Not only do stars cluster together in galaxies, galaxies also
group together in clusters. Our Galaxy is one of a motley collection
of about forty, known as the Local Group. Closest to us are a number
of dwarf galaxies hanging on to the coat tails of our own. The
nearest large galaxy to us is the Andromeda Nebula, which is about
two million light years away and is the only galaxy, beyond our
own, that is clearly visible from Earth with the naked eye.
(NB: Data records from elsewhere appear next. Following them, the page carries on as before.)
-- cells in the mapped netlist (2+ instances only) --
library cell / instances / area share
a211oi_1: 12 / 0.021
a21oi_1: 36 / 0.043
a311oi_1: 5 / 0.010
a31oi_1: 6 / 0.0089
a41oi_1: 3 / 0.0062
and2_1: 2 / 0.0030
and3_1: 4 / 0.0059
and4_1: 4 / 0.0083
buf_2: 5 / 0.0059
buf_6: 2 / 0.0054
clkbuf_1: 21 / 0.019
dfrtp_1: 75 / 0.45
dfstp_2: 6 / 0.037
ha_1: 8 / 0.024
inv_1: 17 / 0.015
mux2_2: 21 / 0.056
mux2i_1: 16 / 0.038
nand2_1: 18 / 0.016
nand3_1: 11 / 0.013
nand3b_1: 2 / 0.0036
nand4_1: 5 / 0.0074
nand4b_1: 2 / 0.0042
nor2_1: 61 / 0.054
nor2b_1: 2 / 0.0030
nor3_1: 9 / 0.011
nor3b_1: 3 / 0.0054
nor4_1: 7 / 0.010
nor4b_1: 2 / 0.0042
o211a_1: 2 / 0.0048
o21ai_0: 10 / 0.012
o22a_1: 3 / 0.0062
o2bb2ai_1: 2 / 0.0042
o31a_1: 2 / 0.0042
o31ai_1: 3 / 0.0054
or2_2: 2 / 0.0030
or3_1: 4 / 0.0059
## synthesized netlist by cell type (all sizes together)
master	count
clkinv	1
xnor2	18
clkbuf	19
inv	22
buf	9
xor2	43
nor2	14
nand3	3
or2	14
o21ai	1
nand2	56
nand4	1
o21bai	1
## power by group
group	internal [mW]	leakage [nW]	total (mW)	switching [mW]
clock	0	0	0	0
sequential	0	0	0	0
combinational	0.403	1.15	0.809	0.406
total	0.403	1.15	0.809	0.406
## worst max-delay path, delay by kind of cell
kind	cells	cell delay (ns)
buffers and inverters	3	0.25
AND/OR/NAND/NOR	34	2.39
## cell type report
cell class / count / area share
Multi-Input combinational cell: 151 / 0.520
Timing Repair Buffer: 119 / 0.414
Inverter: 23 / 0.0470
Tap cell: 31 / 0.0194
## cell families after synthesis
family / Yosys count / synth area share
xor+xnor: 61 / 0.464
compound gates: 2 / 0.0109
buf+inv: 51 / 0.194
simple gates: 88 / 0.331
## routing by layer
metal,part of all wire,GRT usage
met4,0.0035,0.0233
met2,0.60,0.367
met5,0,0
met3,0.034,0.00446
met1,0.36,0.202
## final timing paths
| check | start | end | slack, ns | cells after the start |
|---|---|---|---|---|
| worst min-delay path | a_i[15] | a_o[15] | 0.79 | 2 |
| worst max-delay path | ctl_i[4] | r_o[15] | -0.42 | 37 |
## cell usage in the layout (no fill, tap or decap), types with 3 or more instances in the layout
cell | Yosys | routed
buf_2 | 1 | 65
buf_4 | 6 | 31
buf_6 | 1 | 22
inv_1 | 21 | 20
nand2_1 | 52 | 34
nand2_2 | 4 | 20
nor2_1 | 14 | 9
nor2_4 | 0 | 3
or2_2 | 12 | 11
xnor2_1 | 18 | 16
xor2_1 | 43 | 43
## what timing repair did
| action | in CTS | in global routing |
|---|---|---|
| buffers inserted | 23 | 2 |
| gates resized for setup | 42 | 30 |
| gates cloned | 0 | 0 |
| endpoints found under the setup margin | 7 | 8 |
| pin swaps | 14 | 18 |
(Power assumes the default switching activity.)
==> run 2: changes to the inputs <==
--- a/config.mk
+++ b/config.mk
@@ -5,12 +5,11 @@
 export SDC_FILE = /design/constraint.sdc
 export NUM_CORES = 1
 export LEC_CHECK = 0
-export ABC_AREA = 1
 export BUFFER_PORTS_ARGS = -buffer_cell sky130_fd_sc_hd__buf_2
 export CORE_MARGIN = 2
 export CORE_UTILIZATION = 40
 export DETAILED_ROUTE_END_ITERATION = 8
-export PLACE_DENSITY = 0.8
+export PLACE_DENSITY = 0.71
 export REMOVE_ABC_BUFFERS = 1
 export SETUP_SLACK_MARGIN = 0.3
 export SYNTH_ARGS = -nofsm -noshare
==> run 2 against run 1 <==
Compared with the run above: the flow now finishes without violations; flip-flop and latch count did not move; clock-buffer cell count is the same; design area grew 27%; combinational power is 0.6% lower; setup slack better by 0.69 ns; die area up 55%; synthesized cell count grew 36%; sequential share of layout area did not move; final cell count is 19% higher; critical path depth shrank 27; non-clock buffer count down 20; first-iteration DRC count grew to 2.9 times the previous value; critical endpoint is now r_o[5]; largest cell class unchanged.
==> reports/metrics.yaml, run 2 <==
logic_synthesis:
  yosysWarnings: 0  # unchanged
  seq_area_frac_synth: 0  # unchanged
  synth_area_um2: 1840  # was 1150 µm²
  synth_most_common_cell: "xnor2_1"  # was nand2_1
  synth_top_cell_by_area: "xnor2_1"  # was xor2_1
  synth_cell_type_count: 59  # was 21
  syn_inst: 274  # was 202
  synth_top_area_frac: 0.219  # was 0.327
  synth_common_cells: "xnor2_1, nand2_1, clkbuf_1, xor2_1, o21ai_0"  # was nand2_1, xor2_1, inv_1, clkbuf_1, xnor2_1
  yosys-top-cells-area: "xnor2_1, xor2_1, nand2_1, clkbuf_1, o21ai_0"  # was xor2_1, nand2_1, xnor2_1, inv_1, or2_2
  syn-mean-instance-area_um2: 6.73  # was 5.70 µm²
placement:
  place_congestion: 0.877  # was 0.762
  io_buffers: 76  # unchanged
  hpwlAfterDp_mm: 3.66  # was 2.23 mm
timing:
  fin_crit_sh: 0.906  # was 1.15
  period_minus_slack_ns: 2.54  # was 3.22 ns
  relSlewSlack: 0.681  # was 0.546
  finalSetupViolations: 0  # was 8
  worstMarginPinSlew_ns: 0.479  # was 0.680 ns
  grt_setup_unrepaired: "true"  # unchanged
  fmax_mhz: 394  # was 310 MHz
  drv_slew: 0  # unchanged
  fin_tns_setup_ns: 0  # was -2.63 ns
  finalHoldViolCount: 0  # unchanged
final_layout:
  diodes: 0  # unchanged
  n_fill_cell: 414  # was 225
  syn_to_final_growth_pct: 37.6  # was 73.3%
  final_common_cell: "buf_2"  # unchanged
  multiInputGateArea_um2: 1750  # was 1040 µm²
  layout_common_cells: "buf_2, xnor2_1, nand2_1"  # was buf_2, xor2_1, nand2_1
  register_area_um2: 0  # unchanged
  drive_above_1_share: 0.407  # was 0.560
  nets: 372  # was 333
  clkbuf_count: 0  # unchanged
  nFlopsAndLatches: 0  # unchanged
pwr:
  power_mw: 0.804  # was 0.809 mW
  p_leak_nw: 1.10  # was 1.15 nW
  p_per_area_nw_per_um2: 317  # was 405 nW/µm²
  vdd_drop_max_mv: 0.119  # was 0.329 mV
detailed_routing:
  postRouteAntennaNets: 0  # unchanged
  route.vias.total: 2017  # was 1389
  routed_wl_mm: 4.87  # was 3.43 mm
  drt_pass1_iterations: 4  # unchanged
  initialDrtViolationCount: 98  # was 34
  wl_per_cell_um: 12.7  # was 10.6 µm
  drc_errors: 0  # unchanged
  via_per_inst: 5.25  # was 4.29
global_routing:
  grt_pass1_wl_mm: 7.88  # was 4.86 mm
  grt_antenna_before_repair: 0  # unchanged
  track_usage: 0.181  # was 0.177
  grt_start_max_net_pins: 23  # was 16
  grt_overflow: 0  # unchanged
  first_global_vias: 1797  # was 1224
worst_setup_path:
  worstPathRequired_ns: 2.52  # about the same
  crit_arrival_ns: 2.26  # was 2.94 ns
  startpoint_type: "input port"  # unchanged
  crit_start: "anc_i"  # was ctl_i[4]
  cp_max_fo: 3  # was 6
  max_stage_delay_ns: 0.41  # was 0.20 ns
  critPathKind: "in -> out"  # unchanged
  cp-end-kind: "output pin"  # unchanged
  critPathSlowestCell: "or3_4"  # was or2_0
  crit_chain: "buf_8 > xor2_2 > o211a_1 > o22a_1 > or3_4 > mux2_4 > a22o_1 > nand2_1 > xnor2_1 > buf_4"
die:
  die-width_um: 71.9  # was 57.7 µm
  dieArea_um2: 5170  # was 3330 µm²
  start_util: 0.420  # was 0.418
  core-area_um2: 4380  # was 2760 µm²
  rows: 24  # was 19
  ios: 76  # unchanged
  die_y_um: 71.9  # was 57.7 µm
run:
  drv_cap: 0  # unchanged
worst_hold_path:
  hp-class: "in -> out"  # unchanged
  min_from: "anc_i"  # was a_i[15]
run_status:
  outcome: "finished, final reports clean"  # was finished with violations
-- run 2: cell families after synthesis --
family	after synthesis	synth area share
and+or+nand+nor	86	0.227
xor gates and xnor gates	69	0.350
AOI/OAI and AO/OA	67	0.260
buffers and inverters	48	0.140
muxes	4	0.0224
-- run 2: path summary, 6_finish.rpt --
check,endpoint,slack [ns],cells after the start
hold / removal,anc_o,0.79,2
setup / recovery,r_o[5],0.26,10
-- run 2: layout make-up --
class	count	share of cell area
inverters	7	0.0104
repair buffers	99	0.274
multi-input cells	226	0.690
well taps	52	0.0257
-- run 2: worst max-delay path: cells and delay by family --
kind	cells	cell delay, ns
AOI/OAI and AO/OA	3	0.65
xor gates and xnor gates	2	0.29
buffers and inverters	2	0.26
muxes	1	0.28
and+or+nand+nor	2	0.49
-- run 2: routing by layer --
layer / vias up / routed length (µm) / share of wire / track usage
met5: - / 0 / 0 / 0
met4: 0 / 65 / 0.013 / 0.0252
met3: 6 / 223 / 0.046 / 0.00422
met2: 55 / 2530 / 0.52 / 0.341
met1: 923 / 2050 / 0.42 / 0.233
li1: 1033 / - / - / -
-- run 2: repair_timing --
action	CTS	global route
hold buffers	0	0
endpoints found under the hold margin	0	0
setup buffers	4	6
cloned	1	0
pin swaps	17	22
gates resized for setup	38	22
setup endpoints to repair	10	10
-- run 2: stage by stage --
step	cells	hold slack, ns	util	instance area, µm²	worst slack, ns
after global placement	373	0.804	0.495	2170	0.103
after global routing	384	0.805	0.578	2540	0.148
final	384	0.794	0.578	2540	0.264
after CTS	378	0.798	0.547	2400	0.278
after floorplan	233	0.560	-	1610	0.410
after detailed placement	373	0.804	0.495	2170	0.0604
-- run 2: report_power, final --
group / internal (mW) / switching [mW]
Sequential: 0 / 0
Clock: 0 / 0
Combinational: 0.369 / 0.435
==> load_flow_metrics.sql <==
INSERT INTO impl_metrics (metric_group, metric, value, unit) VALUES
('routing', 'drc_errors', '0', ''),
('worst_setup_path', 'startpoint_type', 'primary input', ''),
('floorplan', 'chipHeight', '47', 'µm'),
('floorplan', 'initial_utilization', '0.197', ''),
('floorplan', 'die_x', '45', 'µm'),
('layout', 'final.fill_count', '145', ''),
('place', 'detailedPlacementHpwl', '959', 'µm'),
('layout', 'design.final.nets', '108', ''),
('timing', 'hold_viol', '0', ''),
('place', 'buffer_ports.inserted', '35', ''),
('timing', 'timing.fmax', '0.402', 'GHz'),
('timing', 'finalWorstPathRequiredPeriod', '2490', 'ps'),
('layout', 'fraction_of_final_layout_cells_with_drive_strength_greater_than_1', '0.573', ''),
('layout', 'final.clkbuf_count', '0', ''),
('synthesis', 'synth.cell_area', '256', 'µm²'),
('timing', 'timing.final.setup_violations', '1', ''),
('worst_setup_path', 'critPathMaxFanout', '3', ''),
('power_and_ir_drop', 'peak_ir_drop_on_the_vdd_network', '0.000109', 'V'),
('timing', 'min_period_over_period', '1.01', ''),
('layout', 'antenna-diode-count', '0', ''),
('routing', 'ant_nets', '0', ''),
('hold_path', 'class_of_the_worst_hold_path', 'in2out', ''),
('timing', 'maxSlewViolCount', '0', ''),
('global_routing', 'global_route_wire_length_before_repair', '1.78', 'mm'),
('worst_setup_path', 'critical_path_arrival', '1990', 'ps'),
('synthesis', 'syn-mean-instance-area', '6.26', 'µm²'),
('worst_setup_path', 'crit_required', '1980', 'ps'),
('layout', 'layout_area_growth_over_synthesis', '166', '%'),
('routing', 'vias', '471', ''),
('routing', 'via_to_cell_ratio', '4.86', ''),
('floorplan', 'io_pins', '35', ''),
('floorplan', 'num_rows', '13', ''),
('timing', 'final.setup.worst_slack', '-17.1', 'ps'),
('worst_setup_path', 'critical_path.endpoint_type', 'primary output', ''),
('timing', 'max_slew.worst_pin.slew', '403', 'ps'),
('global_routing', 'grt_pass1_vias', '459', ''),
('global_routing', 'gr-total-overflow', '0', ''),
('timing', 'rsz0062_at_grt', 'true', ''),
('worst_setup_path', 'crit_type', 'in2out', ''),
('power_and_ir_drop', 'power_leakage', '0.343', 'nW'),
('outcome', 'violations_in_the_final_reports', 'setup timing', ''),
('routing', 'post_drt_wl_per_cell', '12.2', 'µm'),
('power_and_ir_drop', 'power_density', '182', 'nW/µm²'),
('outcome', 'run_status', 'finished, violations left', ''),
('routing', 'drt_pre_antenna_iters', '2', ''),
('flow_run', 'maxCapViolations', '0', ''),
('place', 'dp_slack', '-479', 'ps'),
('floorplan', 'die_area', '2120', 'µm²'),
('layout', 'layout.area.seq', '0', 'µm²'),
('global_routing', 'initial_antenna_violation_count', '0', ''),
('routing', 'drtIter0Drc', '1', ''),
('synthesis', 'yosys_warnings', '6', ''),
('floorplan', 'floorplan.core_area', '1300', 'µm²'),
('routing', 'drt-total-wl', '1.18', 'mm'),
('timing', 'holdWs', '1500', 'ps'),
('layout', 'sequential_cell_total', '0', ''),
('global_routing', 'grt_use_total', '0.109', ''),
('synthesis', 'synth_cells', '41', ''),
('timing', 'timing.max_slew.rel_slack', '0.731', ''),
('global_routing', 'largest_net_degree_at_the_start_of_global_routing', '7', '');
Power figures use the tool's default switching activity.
`src/rtl/vecack_pkg.sv`:
```
package vecack_pkg;
  localparam int NUM_VEC_DEF = 256;
  localparam int CLASS_W_DEF = 4;
  localparam int SPUR_VEC_DEF = 15;

  typedef enum logic [1:0] {
    REG_ACK = 2'd0,
    REG_EOI = 2'd1,
    REG_TPR = 2'd2,
    REG_RSV = 2'd3
  } regSel_e;

  typedef struct packed {
    logic ackTake;
    logic eoiDo;
  } ctlStrobe_t;
endpackage

```
`src/rtl/vecack_datapath.sv`:
```
module vecack_datapath
  import vecack_pkg::*;
#(
  parameter int NUM_VEC = NUM_VEC_DEF,
  parameter int CLASS_W = CLASS_W_DEF,
  localparam int VEC_W = $clog2(NUM_VEC),
  localparam int SUB_W = VEC_W - CLASS_W
) (
  input  logic               clk,
  input  logic               rstN,
  input  logic [NUM_VEC-1:0] reqIn,
  input  ctlStrobe_t         strobe,
  input  logic [CLASS_W-1:0] tprClass,
  output logic [VEC_W-1:0]   bestVec,
  output logic               bestValid,
  output logic               svcAny,
  output logic [NUM_VEC-1:0] svcVec
);
  logic [NUM_VEC-1:0] reqPrev;
  logic [NUM_VEC-1:0] pendVec;
  logic [NUM_VEC-1:0] risingEdge;
  logic [NUM_VEC-1:0] eligible;
  logic [VEC_W:0]     svcTop;
  logic [VEC_W:0]     bestTop;
  logic [CLASS_W-1:0] svcClass;
  logic [CLASS_W-1:0] floorClass;
  logic [NUM_VEC-1:0] ackMask;
  logic [NUM_VEC-1:0] eoiMask;

  function automatic logic [VEC_W:0] topIndex(input logic [NUM_VEC-1:0] bits);
    logic [VEC_W:0] found;
    found = '0;
    for (int i = 0; i < NUM_VEC; i++) begin
      if (bits[i]) found = {1'b1, VEC_W'(i)};
    end
    return found;
  endfunction

  assign risingEdge = reqIn & ~reqPrev;

  assign svcTop   = topIndex(svcVec);
  assign svcAny   = svcTop[VEC_W];
  assign svcClass = svcTop[VEC_W-1:SUB_W];

  always_comb begin
    floorClass = tprClass;
    if (svcAny && (svcClass > tprClass)) floorClass = svcClass;
  end

  for (genvar g = 0; g < NUM_VEC; g++) begin : g_elig
    localparam logic [CLASS_W-1:0] G_CLASS = CLASS_W'(g >> SUB_W);
    assign eligible[g] = pendVec[g] && (G_CLASS > floorClass);
  end

  assign bestTop   = topIndex(eligible);
  assign bestValid = bestTop[VEC_W];
  assign bestVec   = bestTop[VEC_W-1:0];

  always_comb begin
    ackMask = '0;
    eoiMask = '0;
    if (strobe.ackTake && bestValid) ackMask[bestVec] = 1'b1;
    if (strobe.eoiDo && svcAny) eoiMask[svcTop[VEC_W-1:0]] = 1'b1;
  end

  always_ff @(posedge clk or negedge rstN) begin
    if (!rstN) begin
      reqPrev <= '0;
      pendVec <= '0;
      svcVec  <= '0;
    end else begin
      reqPrev <= reqIn;
      pendVec <= (pendVec & ~ackMask) | risingEdge;
      svcVec  <= (svcVec & ~eoiMask) | ackMask;
    end
  end
endmodule

```
`src/rtl/vecack_ctrl.sv`:
```
module vecack_ctrl
  import vecack_pkg::*;
#(
  parameter int VEC_W    = 8,
  parameter int CLASS_W  = CLASS_W_DEF,
  parameter int SPUR_VEC = SPUR_VEC_DEF
) (
  input  logic               clk,
  input  logic               rstN,
  input  logic               regWrEn,
  input  logic               regRdEn,
  input  logic [1:0]         regAddr,
  input  logic [VEC_W-1:0]   regWrData,
  input  logic [VEC_W-1:0]   bestVec,
  input  logic               bestValid,
  input  logic               svcAny,
  input  logic               globalEn,
  output ctlStrobe_t         strobe,
  output logic [CLASS_W-1:0] tprClass,
  output logic [VEC_W-1:0]   regRdData,
  output logic               irqOut
);
  localparam logic [VEC_W-1:0] SPUR = VEC_W'(SPUR_VEC);

  regSel_e sel;
  logic    rdGo;
  logic    wrGo;
  logic [VEC_W-1:0] rdNext;

  assign sel  = regSel_e'(regAddr);
  assign wrGo = regWrEn;
  assign rdGo = regRdEn && !regWrEn;

  always_comb begin
    strobe.ackTake = rdGo && (sel == REG_ACK) && bestValid;
    strobe.eoiDo   = wrGo && (sel == REG_EOI) && svcAny;
  end

  always_comb begin
    unique case (sel)
      REG_ACK: rdNext = bestValid ? bestVec : SPUR;
      REG_TPR: rdNext = VEC_W'(tprClass);
      default: rdNext = '0;
    endcase
  end

  always_ff @(posedge clk or negedge rstN) begin
    if (!rstN) begin
      tprClass  <= '0;
      regRdData <= '0;
      irqOut    <= 1'b0;
    end else begin
      if (wrGo && (sel == REG_TPR)) tprClass <= regWrData[CLASS_W-1:0];
      if (rdGo) regRdData <= rdNext;
      irqOut <= bestValid && globalEn;
    end
  end
endmodule

```
`src/rtl/vecack_top.sv`:
```
module vecack_top
  import vecack_pkg::*;
#(
  parameter int NUM_VEC  = NUM_VEC_DEF,
  parameter int CLASS_W  = CLASS_W_DEF,
  parameter int SPUR_VEC = SPUR_VEC_DEF,
  localparam int VEC_W   = $clog2(NUM_VEC)
) (
  input  logic               clk,
  input  logic               rstN,
  input  logic [NUM_VEC-1:0] reqIn,
  input  logic               globalEn,
  input  logic               regWrEn,
  input  logic               regRdEn,
  input  logic [1:0]         regAddr,
  input  logic [VEC_W-1:0]   regWrData,
  output logic [VEC_W-1:0]   regRdData,
  output logic               irqOut
);
  ctlStrobe_t         strobe;
  logic [CLASS_W-1:0] tprClass;
  logic [VEC_W-1:0]   bestVec;
  logic               bestValid;
  logic               svcAny;
  logic [NUM_VEC-1:0] svcVec;

  vecack_datapath #(.NUM_VEC(NUM_VEC), .CLASS_W(CLASS_W)) u_dp (
    .clk(clk), .rstN(rstN), .reqIn(reqIn), .strobe(strobe), .tprClass(tprClass),
    .bestVec(bestVec), .bestValid(bestValid), .svcAny(svcAny), .svcVec(svcVec)
  );

  vecack_ctrl #(.VEC_W(VEC_W), .CLASS_W(CLASS_W), .SPUR_VEC(SPUR_VEC)) u_ctrl (
    .clk(clk), .rstN(rstN), .regWrEn(regWrEn), .regRdEn(regRdEn), .regAddr(regAddr),
    .regWrData(regWrData), .bestVec(bestVec), .bestValid(bestValid), .svcAny(svcAny),
    .globalEn(globalEn), .strobe(strobe), .tprClass(tprClass), .regRdData(regRdData),
    .irqOut(irqOut)
  );
endmodule

```
$ cat src/rtl/sercard_pkg.sv
package sercard_pkg;

  // Number of USART conditions that can raise the interrupt
  localparam int COND_N = 4;

  // Start-of-access strobes issued by the control to the datapath
  typedef struct packed {
    logic rxTake;
    logic statTake;
    logic txLoad;
    logic ctrlLoad;
    logic baudLoad;
    logic maskLoad;
  } hostStrb_t;

  // Read multiplexer selection
  typedef enum logic [1:0] {
    RSEL_NONE = 2'd0,
    RSEL_ID   = 2'd1,
    RSEL_RX   = 2'd2,
    RSEL_STAT = 2'd3
  } rdSel_t;

endpackage

$ cat src/rtl/sercard_ctrl.sv
module sercard_ctrl
  import sercard_pkg::*;
#(
  parameter int ADDR_W = 4
) (
  input  logic              clk,
  input  logic              rstN,
  input  logic              slotSelN,
  input  logic              idReqN,
  input  logic              rdN,
  input  logic              wrN,
  input  logic [ADDR_W-1:0] addr,
  output hostStrb_t         strb,
  output rdSel_t            rdSel,
  output logic              rdOe
);

  // Register offsets; baud and mask each occupy an even/odd pair
  localparam logic [ADDR_W-1:0] OFS_DATA = ADDR_W'(0);
  localparam logic [ADDR_W-1:0] OFS_STAT = ADDR_W'(1);
  localparam logic [ADDR_W-1:0] OFS_BAUD = ADDR_W'(8);
  localparam logic [ADDR_W-1:0] OFS_MASK = ADDR_W'(10);

  logic idRead, slotRd, slotWr;
  logic rdPrev, wrPrev;
  logic rdStart, wrStart;
  logic isData, isStat, isBaud, isMask;

  // Access qualification
  always_comb begin
    idRead = !rdN && !idReqN;
    slotRd = !rdN && wrN && !slotSelN && idReqN;
    slotWr = !wrN && rdN && !slotSelN;
  end

  // Offset decode
  always_comb begin
    isData = (addr == OFS_DATA);
    isStat = (addr == OFS_STAT);
    isBaud = (addr[ADDR_W-1:1] == OFS_BAUD[ADDR_W-1:1]);
    isMask = (addr[ADDR_W-1:1] == OFS_MASK[ADDR_W-1:1]);
  end

  // Remember last cycle's access so each access starts once
  always_ff @(posedge clk) begin
    if (!rstN) begin
      rdPrev <= 1'b0;
      wrPrev <= 1'b0;
    end else begin
      rdPrev <= slotRd;
      wrPrev <= slotWr;
    end
  end

  always_comb begin
    rdStart = slotRd && !rdPrev;
    wrStart = slotWr && !wrPrev;
  end

  // Strobe generation
  always_comb begin
    strb          = '0;
    strb.rxTake   = rdStart && isData;
    strb.statTake = rdStart && isStat;
    strb.txLoad   = wrStart && isData;
    strb.ctrlLoad = wrStart && isStat;
    strb.baudLoad = wrStart && isBaud;
    strb.maskLoad = wrStart && isMask;
  end

  // Read source selection; identification has priority
  always_comb begin
    rdSel = RSEL_NONE;
    if (idRead)
      rdSel = RSEL_ID;
    else if (slotRd && isData)
      rdSel = RSEL_RX;
    else if (slotRd && isStat)
      rdSel = RSEL_STAT;
    rdOe = idRead || slotRd;
  end

endmodule

$ cat src/rtl/sercard_dp.sv
module sercard_dp
  import sercard_pkg::*;
#(
  parameter int              DATA_W  = 8,
  parameter logic [DATA_W-1:0] ID_CODE = 8'hF7
) (
  input  logic              clk,
  input  logic              rstN,
  input  hostStrb_t         strb,
  input  rdSel_t            rdSel,
  input  logic              rdOe,
  input  logic [DATA_W-1:0] hostDataIn,
  input  logic [DATA_W-1:0] usartRxData,
  input  logic [DATA_W-1:0] usartStatus,
  input  logic [COND_N-1:0] cond,
  output logic [DATA_W-1:0] hostDataOut,
  output logic              hostDataOe,
  output hostStrb_t         strbQ,
  output logic [DATA_W-1:0] wrDataOut,
  output logic              irqReq
);

  localparam logic [DATA_W-1:0] IDLE_BYTE = '1;

  logic [COND_N-1:0] maskQ;
  logic [COND_N-1:0] gated;
  logic              anyWr;

  // Strobes leave the block registered
  always_ff @(posedge clk) begin
    if (!rstN) strbQ <= '0;
    else       strbQ <= strb;
  end

  // Write byte capture, shared by all write targets
  always_comb anyWr = strb.txLoad || strb.ctrlLoad || strb.baudLoad;

  always_ff @(posedge clk) begin
    if (!rstN)      wrDataOut <= '0;
    else if (anyWr) wrDataOut <= hostDataIn;
  end

  // Interrupt mask register
  always_ff @(posedge clk) begin
    if (!rstN)              maskQ <= '0;
    else if (strb.maskLoad) maskQ <= hostDataIn[COND_N-1:0];
  end

  // Per-condition gating
  for (genvar i = 0; i < COND_N; i++) begin : g_gate
    assign gated[i] = maskQ[i] & cond[i];
  end

  always_ff @(posedge clk) begin
    if (!rstN) irqReq <= 1'b0;
    else       irqReq <= |gated;
  end

  // Read multiplexer
  always_comb begin
    unique case (rdSel)
      RSEL_ID:   hostDataOut = ID_CODE;
      RSEL_RX:   hostDataOut = usartRxData;
      RSEL_STAT: hostDataOut = usartStatus;
      default:   hostDataOut = IDLE_BYTE;
    endcase
    hostDataOe = rdOe;
  end

endmodule

$ cat src/rtl/sercard_hostif.sv
module sercard_hostif
  import sercard_pkg::*;
#(
  parameter int                ADDR_W  = 4,
  parameter int                DATA_W  = 8,
  parameter logic [DATA_W-1:0] ID_CODE = 8'hF7
) (
  input  logic              clk,
  input  logic              rstN,
  input  logic              slotSelN,
  input  logic              idReqN,
  input  logic              rdN,
  input  logic              wrN,
  input  logic [ADDR_W-1:0] addrLo,
  input  logic [DATA_W-1:0] hostDataIn,
  output logic [DATA_W-1:0] hostDataOut,
  output logic              hostDataOe,
  input  logic [DATA_W-1:0] usartRxData,
  input  logic [DATA_W-1:0] usartStatus,
  input  logic              txEmpty,
  input  logic              txReady,
  input  logic              rxReady,
  input  logic              syncDet,
  output logic              usartRxTake,
  output logic              usartStatTake,
  output logic              usartTxLoad,
  output logic              usartCtrlLoad,
  output logic              baudLoad,
  output logic [DATA_W-1:0] wrDataOut,
  output logic              irqReq
);

  hostStrb_t         strb;
  hostStrb_t         strbQ;
  rdSel_t            rdSel;
  logic              rdOe;
  logic [COND_N-1:0] cond;

  // Condition bit order matches the mask bit order
  assign cond = {txEmpty, txReady, rxReady, syncDet};

  sercard_ctrl #(.ADDR_W(ADDR_W)) u_ctrl (
    .clk      (clk),
    .rstN     (rstN),
    .slotSelN (slotSelN),
    .idReqN   (idReqN),
    .rdN      (rdN),
    .wrN      (wrN),
    .addr     (addrLo),
    .strb     (strb),
    .rdSel    (rdSel),
    .rdOe     (rdOe)
  );

  sercard_dp #(.DATA_W(DATA_W), .ID_CODE(ID_CODE)) u_dp (
    .clk         (clk),
    .rstN        (rstN),
    .strb        (strb),
    .rdSel       (rdSel),
    .rdOe        (rdOe),
    .hostDataIn  (hostDataIn),
    .usartRxData (usartRxData),
    .usartStatus (usartStatus),
    .cond        (cond),
    .hostDataOut (hostDataOut),
    .hostDataOe  (hostDataOe),
    .strbQ       (strbQ),
    .wrDataOut   (wrDataOut),
    .irqReq      (irqReq)
  );

  assign usartRxTake   = strbQ.rxTake;
  assign usartStatTake = strbQ.statTake;
  assign usartTxLoad   = strbQ.txLoad;
  assign usartCtrlLoad = strbQ.ctrlLoad;
  assign baudLoad      = strbQ.baudLoad;

endmodule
Astronomical measurements have reached such a degree of
precision and sophistication with ever more powerful telescopes
being built, allowing us to probe ever deeper into space, that we
now know that galaxy clusters are themselves grouped together
into what are known as superclusters. Our Local Group is in
fact part of the Local Supercluster. What next? A cluster of
superclusters?
What does all this tell us about the Universe? For one
thing, it is very lumpy. On every scale: from stars to galaxies to
clusters to superclusters, matter tends to clump together unevenly.
This is, of course, due to the all conquering force of gravity
which dictates the structure of the whole Universe. The mutual
gravitational attraction of all the stars in the Galaxy keep them
bound together. It is gravity that causes galaxies to clump into
clusters and superclusters, and the gravitational pull of all the
matter in the Universe that dictates its overall shape.